## Stored data entries
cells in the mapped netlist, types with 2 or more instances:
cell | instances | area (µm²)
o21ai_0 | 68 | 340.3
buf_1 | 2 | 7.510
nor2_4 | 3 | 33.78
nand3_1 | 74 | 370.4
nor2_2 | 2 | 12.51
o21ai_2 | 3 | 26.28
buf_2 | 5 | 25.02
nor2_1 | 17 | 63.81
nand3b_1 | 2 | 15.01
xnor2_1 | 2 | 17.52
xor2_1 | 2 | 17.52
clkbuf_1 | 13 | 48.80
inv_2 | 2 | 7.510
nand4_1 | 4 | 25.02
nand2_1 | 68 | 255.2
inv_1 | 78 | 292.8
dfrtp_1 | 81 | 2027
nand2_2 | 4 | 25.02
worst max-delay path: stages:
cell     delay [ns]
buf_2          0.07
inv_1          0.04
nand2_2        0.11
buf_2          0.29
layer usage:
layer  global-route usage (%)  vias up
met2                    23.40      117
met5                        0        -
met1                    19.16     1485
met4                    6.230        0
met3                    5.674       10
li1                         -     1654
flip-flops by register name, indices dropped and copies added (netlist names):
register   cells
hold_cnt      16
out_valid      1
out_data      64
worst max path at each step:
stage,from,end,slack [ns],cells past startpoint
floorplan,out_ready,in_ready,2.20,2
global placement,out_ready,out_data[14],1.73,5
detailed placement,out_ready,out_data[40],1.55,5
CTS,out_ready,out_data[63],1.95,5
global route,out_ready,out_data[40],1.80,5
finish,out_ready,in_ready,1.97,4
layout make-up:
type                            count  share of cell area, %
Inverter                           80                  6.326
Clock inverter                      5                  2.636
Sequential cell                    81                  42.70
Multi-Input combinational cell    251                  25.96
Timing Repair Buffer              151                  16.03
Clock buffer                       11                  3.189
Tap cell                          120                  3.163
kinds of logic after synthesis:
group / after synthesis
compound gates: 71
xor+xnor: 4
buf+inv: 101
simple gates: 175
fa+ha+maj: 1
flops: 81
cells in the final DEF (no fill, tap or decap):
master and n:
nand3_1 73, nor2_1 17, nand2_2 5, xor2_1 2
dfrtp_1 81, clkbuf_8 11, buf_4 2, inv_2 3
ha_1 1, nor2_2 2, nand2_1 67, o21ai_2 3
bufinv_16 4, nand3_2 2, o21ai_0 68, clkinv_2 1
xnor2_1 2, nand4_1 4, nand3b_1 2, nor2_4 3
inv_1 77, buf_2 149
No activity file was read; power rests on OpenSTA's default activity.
**config.mk**
```make
export PLATFORM = sky130hd
export DESIGN_NAME = alu_mc
export DESIGN_NICKNAME = d
export VERILOG_FILES = /design/src/rtl/alu_mc.sv
export SDC_FILE = /design/constraint.sdc
export NUM_CORES = 1
export LEC_CHECK = 0
export BUFFER_PORTS_ARGS = -buffer_cell sky130_fd_sc_hd__buf_2
export CAP_MARGIN = 40
export CORE_MARGIN = 4
export CORE_UTILIZATION = 42
export DETAILED_ROUTE_END_ITERATION = 10
export GPL_ROUTABILITY_DRIVEN = 0
export SETUP_SLACK_MARGIN = 0.15
export SLEW_MARGIN = 20
export SYNTH_ARGS = -nofsm -noshare
export SYNTH_HDL_FRONTEND = slang
export SYNTH_SLANG_ARGS = --single-unit
```
**constraint.sdc**
```tcl
create_clock -name clk -period 5.9 [get_ports clk]
set_clock_uncertainty 0.2 [all_clocks]
set_input_delay 1.18 -clock clk [delete_from_list [all_inputs] [get_ports clk]]
set_output_delay 1.18 -clock clk [all_outputs]
set_load 0.02 [all_outputs]
```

## WHAT YOU SHOULD DO
Your answer should consist of all lines above that include the string "after".

## SOLVED EXERCISE
kinds of logic after synthesis:
group / after synthesis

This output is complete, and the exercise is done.